[Source data]
▬▬▬▬▬▬
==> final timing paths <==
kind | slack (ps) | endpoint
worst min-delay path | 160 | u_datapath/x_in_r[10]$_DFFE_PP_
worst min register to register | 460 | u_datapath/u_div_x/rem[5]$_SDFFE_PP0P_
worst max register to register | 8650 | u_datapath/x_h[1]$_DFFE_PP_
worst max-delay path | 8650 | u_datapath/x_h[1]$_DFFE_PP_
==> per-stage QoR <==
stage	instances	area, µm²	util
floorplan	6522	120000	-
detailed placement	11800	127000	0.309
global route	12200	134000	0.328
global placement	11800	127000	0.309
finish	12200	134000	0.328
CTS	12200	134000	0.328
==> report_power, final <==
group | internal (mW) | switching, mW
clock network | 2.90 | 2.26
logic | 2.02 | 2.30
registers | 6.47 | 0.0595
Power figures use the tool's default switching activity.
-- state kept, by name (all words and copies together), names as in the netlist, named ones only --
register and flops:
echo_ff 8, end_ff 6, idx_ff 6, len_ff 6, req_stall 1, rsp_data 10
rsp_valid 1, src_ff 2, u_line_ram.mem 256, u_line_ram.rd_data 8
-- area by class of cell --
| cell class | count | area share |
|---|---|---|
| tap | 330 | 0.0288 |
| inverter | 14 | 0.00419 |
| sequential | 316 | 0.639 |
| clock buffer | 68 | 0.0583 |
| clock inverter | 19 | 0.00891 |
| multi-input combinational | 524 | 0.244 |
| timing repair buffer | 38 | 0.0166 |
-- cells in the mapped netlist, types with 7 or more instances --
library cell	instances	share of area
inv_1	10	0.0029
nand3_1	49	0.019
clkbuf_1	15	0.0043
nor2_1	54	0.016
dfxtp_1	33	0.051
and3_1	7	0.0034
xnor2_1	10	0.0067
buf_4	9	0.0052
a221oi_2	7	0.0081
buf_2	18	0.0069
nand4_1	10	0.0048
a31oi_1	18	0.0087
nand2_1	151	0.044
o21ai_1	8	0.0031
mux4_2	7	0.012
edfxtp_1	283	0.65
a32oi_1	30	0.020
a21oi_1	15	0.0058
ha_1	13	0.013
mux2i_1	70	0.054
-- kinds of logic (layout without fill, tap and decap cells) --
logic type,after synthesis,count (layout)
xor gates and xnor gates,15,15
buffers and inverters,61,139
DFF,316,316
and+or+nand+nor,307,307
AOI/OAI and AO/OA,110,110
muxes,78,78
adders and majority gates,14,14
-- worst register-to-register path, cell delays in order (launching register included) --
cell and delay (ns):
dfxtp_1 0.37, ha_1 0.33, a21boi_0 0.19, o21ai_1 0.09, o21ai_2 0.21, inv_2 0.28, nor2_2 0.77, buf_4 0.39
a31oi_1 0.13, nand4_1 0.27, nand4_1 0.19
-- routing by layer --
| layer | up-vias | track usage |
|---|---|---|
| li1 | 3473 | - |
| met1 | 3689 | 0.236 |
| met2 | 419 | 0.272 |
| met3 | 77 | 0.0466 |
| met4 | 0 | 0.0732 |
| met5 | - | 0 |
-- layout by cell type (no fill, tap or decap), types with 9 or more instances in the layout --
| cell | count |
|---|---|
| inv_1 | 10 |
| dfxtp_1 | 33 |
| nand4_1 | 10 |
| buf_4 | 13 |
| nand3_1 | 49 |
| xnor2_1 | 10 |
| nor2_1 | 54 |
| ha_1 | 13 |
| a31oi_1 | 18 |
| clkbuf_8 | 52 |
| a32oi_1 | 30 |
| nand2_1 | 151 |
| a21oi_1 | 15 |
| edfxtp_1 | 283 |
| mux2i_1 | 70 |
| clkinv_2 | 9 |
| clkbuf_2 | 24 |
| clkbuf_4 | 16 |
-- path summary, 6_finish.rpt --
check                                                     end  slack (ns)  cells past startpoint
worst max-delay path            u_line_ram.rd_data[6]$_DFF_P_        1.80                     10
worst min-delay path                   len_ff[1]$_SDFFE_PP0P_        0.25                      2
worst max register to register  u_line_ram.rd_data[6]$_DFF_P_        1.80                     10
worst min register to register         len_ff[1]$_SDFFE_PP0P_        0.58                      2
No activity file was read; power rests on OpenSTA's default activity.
## src/design/sitoa_pkg.sv

```systemverilog
package sitoa_pkg;

    localparam int DEFAULT_VALUE_BITS = 32;

    // Output word: text_char [5:0], run_length [9:6], zero fill up to a whole byte.
    localparam int CHAR_W      = 6;
    localparam int LEN_W       = 4;
    localparam int OUT_TDATA_W = ((CHAR_W + LEN_W + 7) / 8) * 8;

    localparam logic [CHAR_W-1:0] CH_ZERO  = 6'd48;
    localparam logic [CHAR_W-1:0] CH_MINUS = 6'd45;

    // Decimal digits needed for any unsigned value of the given width:
    // floor(bits * log10(2)) + 1, with log10(2) taken as 1233 / 4096.
    function automatic int dec_digits(input int bits);
        return ((bits * 1233) >> 12) + 1;
    endfunction

endpackage

```

## src/design/signed_int_to_decimal_ascii_core.sv

```systemverilog
// Signed integer to decimal ASCII text.
//
// Input channel s_axis: one word per value, the two's complement integer in
// the low VALUE_BITS bits of tdata. Output channel m_axis: one word per
// character, '-' first for negative values, then the digits from most to
// least significant, no leading zeros ("0" for zero). Every word carries the
// run length (masked to 4 bits) and tlast marks the final character.
//
// Sequence: after a value is accepted the shift-and-adjust BCD converter
// shifts the value in bit by bit, a leading-zero trim drops zero digits one
// at a time and keeps at least one, then one character leaves per cycle
// while the receiver keeps up. The single converter sets the rate;
// s_axis_tready is high only when the sequencer is idle, so a new value is
// taken only after the last character of the previous one has been loaded
// into the output register.
//
// Reset clears the sequencer and the output valid; no word is in flight.
// When the receiver stalls, the output register holds the current character
// and the sequencer waits; nothing is dropped.
module signed_int_to_decimal_ascii_core #(
    parameter int VALUE_BITS = sitoa_pkg::DEFAULT_VALUE_BITS
) (
    input  logic                                clk,
    input  logic                                rst_n,
    input  logic                                s_axis_tvalid,
    output logic                                s_axis_tready,
    // tdata: value [VALUE_BITS-1:0], zero fill to a whole byte
    input  logic [((VALUE_BITS + 7) / 8) * 8 - 1:0] s_axis_tdata,
    output logic                                m_axis_tvalid,
    input  logic                                m_axis_tready,
    // tdata: text_char [5:0], run_length [9:6], zero fill above
    output logic [sitoa_pkg::OUT_TDATA_W-1:0]   m_axis_tdata,
    output logic                                m_axis_tlast
);

    localparam int NDIG   = sitoa_pkg::dec_digits(VALUE_BITS);
    localparam int BCD_W  = 4 * NDIG;
    localparam int CNT_W  = $clog2(VALUE_BITS);
    localparam int NDIG_W = $clog2(NDIG + 1);
    localparam int TOT_W  = $clog2(NDIG + 2);
    localparam int CHAR_W = sitoa_pkg::CHAR_W;
    localparam int LEN_W  = sitoa_pkg::LEN_W;

    localparam logic [CNT_W-1:0]  CNT_LAST  = CNT_W'(VALUE_BITS - 1);
    localparam logic [NDIG_W-1:0] NDIG_FULL = NDIG_W'(NDIG);
    localparam logic [NDIG_W-1:0] NDIG_ONE  = NDIG_W'(1);

    // Sequencer codes
    localparam logic [1:0] ST_IDLE = 2'd0;
    localparam logic [1:0] ST_CONV = 2'd1;
    localparam logic [1:0] ST_TRIM = 2'd2;
    localparam logic [1:0] ST_EMIT = 2'd3;

    logic [1:0]            state_reg, state_next;
    logic [VALUE_BITS-1:0] bin_reg, bin_next;
    logic [BCD_W-1:0]      bcd_reg, bcd_next;
    logic [CNT_W-1:0]      cnt_reg, cnt_next;
    logic [NDIG_W-1:0]     ndig_reg, ndig_next;
    logic                  neg_reg, neg_next;
    logic                  sign_pend_reg, sign_pend_next;
    logic [TOT_W-1:0]      total_reg, total_next;

    logic                  out_valid_reg, out_valid_next;
    logic [CHAR_W-1:0]     out_char_reg, out_char_next;
    logic [LEN_W-1:0]      out_len_reg, out_len_next;
    logic                  out_last_reg, out_last_next;

    logic [VALUE_BITS-1:0] raw;
    logic [VALUE_BITS-1:0] mag;
    logic [BCD_W-1:0]      bcd_adj;
    logic [3:0]            top_digit;
    logic                  out_free;
    logic                  in_fire;
    logic [TOT_W+LEN_W-1:0] total_ext;

    assign raw       = s_axis_tdata[VALUE_BITS-1:0];
    assign mag       = raw[VALUE_BITS-1] ? (~raw + VALUE_BITS'(1)) : raw;
    assign top_digit = bcd_reg[BCD_W-1 -: 4];
    assign out_free  = !out_valid_reg || m_axis_tready;
    assign s_axis_tready = (state_reg == ST_IDLE);
    assign in_fire   = s_axis_tvalid && s_axis_tready;
    assign total_ext = {{LEN_W{1'b0}}, total_reg};

    // Add 3 to every BCD digit of 5 or more before the shift.
    always_comb
    begin
        for (int i = 0; i < NDIG; i++)
        begin
            if (bcd_reg[4*i +: 4] >= 4'd5)
                bcd_adj[4*i +: 4] = bcd_reg[4*i +: 4] + 4'd3;
            else
                bcd_adj[4*i +: 4] = bcd_reg[4*i +: 4];
        end
    end

    always_comb
    begin
        state_next     = state_reg;
        bin_next       = bin_reg;
        bcd_next       = bcd_reg;
        cnt_next       = cnt_reg;
        ndig_next      = ndig_reg;
        neg_next       = neg_reg;
        sign_pend_next = sign_pend_reg;
        total_next     = total_reg;
        out_valid_next = out_valid_reg && !m_axis_tready;
        out_char_next  = out_char_reg;
        out_len_next   = out_len_reg;
        out_last_next  = out_last_reg;

        case (state_reg)
            ST_IDLE:
            begin
                if (in_fire)
                begin
                    bin_next   = mag;
                    bcd_next   = '0;
                    cnt_next   = '0;
                    neg_next   = raw[VALUE_BITS-1];
                    ndig_next  = NDIG_FULL;
                    state_next = ST_CONV;
                end
            end
            ST_CONV:
            begin
                bcd_next = {bcd_adj[BCD_W-2:0], bin_reg[VALUE_BITS-1]};
                bin_next = {bin_reg[VALUE_BITS-2:0], 1'b0};
                cnt_next = cnt_reg + CNT_W'(1);
                if (cnt_reg == CNT_LAST)
                    state_next = ST_TRIM;
            end
            ST_TRIM:
            begin
                // Drop one leading zero digit a cycle, keep at least one.
                if (ndig_reg != NDIG_ONE && top_digit == 4'd0)
                begin
                    bcd_next  = {bcd_reg[BCD_W-5:0], 4'd0};
                    ndig_next = ndig_reg - NDIG_W'(1);
                end
                else
                begin
                    total_next     = TOT_W'(ndig_reg) + TOT_W'(neg_reg);
                    sign_pend_next = neg_reg;
                    state_next     = ST_EMIT;
                end
            end
            ST_EMIT:
            begin
                if (out_free)
                begin
                    out_valid_next = 1'b1;
                    out_len_next   = total_ext[LEN_W-1:0];
                    if (sign_pend_reg)
                    begin
                        out_char_next  = sitoa_pkg::CH_MINUS;
                        out_last_next  = 1'b0;
                        sign_pend_next = 1'b0;
                    end
                    else
                    begin
                        out_char_next = sitoa_pkg::CH_ZERO + CHAR_W'(top_digit);
                        out_last_next = (ndig_reg == NDIG_ONE);
                        bcd_next      = {bcd_reg[BCD_W-5:0], 4'd0};
                        ndig_next     = ndig_reg - NDIG_W'(1);
                        if (ndig_reg == NDIG_ONE)
                            state_next = ST_IDLE;
                    end
                end
            end
            default:
            begin
                state_next = ST_IDLE;
            end
        endcase
    end

    always_ff @(posedge clk or negedge rst_n)
    begin
        if (!rst_n)
        begin
            state_reg     <= ST_IDLE;
            out_valid_reg <= 1'b0;
            sign_pend_reg <= 1'b0;
        end
        else
        begin
            state_reg     <= state_next;
            out_valid_reg <= out_valid_next;
            sign_pend_reg <= sign_pend_next;
        end
    end

    always_ff @(posedge clk)
    begin
        bin_reg      <= bin_next;
        bcd_reg      <= bcd_next;
        cnt_reg      <= cnt_next;
        ndig_reg     <= ndig_next;
        neg_reg      <= neg_next;
        total_reg    <= total_next;
        out_char_reg <= out_char_next;
        out_len_reg  <= out_len_next;
        out_last_reg <= out_last_next;
    end

    assign m_axis_tvalid = out_valid_reg;
    assign m_axis_tlast  = out_last_reg;
    assign m_axis_tdata  = {{(sitoa_pkg::OUT_TDATA_W - CHAR_W - LEN_W){1'b0}},
                            out_len_reg, out_char_reg};

    // Emitted characters are always '-' or a decimal digit.
    assert property (@(posedge clk) disable iff (!rst_n)
        m_axis_tvalid |-> (out_char_reg == sitoa_pkg::CH_MINUS) ||
                          (out_char_reg >= sitoa_pkg::CH_ZERO &&
                           out_char_reg <= sitoa_pkg::CH_ZERO + CHAR_W'(9)))
        else $error("character out of range");

    // A run never ends on the sign.
    assert property (@(posedge clk) disable iff (!rst_n)
        m_axis_tvalid && m_axis_tlast |-> out_char_reg != sitoa_pkg::CH_MINUS)
        else $error("run ends on sign");

    // An accepted value starts the conversion in the next cycle.
    assert property (@(posedge clk) disable iff (!rst_n)
        in_fire |=> state_reg == ST_CONV)
        else $error("conversion did not start");

    // The digit count never falls to zero while digits are pending.
    assert property (@(posedge clk) disable iff (!rst_n)
        (state_reg == ST_TRIM || state_reg == ST_EMIT) |-> ndig_reg != '0)
        else $error("digit count underflow");

    // A pending sign only exists for negative values.
    assert property (@(posedge clk) disable iff (!rst_n)
        (state_reg == ST_EMIT && sign_pend_reg) |-> neg_reg)
        else $error("sign pending on non-negative value");

endmodule
```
▬▬▬▬▬▬
INSTRUCTIONS FOR THE TASK: The lines from the beginning of the records through the line containing "a31oi_1 0.13, nand4_1 0.27, nand4_1 0.19" should be reproduced exactly. Include nothing else.

EXERCISE RESPONSE:
==> final timing paths <==
kind | slack (ps) | endpoint
worst min-delay path | 160 | u_datapath/x_in_r[10]$_DFFE_PP_
worst min register to register | 460 | u_datapath/u_div_x/rem[5]$_SDFFE_PP0P_
worst max register to register | 8650 | u_datapath/x_h[1]$_DFFE_PP_
worst max-delay path | 8650 | u_datapath/x_h[1]$_DFFE_PP_
==> per-stage QoR <==
stage	instances	area, µm²	util
floorplan	6522	120000	-
detailed placement	11800	127000	0.309
global route	12200	134000	0.328
global placement	11800	127000	0.309
finish	12200	134000	0.328
CTS	12200	134000	0.328
==> report_power, final <==
group | internal (mW) | switching, mW
clock network | 2.90 | 2.26
logic | 2.02 | 2.30
registers | 6.47 | 0.0595
Power figures use the tool's default switching activity.
-- state kept, by name (all words and copies together), names as in the netlist, named ones only --
register and flops:
echo_ff 8, end_ff 6, idx_ff 6, len_ff 6, req_stall 1, rsp_data 10
rsp_valid 1, src_ff 2, u_line_ram.mem 256, u_line_ram.rd_data 8
-- area by class of cell --
| cell class | count | area share |
|---|---|---|
| tap | 330 | 0.0288 |
| inverter | 14 | 0.00419 |
| sequential | 316 | 0.639 |
| clock buffer | 68 | 0.0583 |
| clock inverter | 19 | 0.00891 |
| multi-input combinational | 524 | 0.244 |
| timing repair buffer | 38 | 0.0166 |
-- cells in the mapped netlist, types with 7 or more instances --
library cell	instances	share of area
inv_1	10	0.0029
nand3_1	49	0.019
clkbuf_1	15	0.0043
nor2_1	54	0.016
dfxtp_1	33	0.051
and3_1	7	0.0034
xnor2_1	10	0.0067
buf_4	9	0.0052
a221oi_2	7	0.0081
buf_2	18	0.0069
nand4_1	10	0.0048
a31oi_1	18	0.0087
nand2_1	151	0.044
o21ai_1	8	0.0031
mux4_2	7	0.012
edfxtp_1	283	0.65
a32oi_1	30	0.020
a21oi_1	15	0.0058
ha_1	13	0.013
mux2i_1	70	0.054
-- kinds of logic (layout without fill, tap and decap cells) --
logic type,after synthesis,count (layout)
xor gates and xnor gates,15,15
buffers and inverters,61,139
DFF,316,316
and+or+nand+nor,307,307
AOI/OAI and AO/OA,110,110
muxes,78,78
adders and majority gates,14,14
-- worst register-to-register path, cell delays in order (launching register included) --
cell and delay (ns):
dfxtp_1 0.37, ha_1 0.33, a21boi_0 0.19, o21ai_1 0.09, o21ai_2 0.21, inv_2 0.28, nor2_2 0.77, buf_4 0.39
a31oi_1 0.13, nand4_1 0.27, nand4_1 0.19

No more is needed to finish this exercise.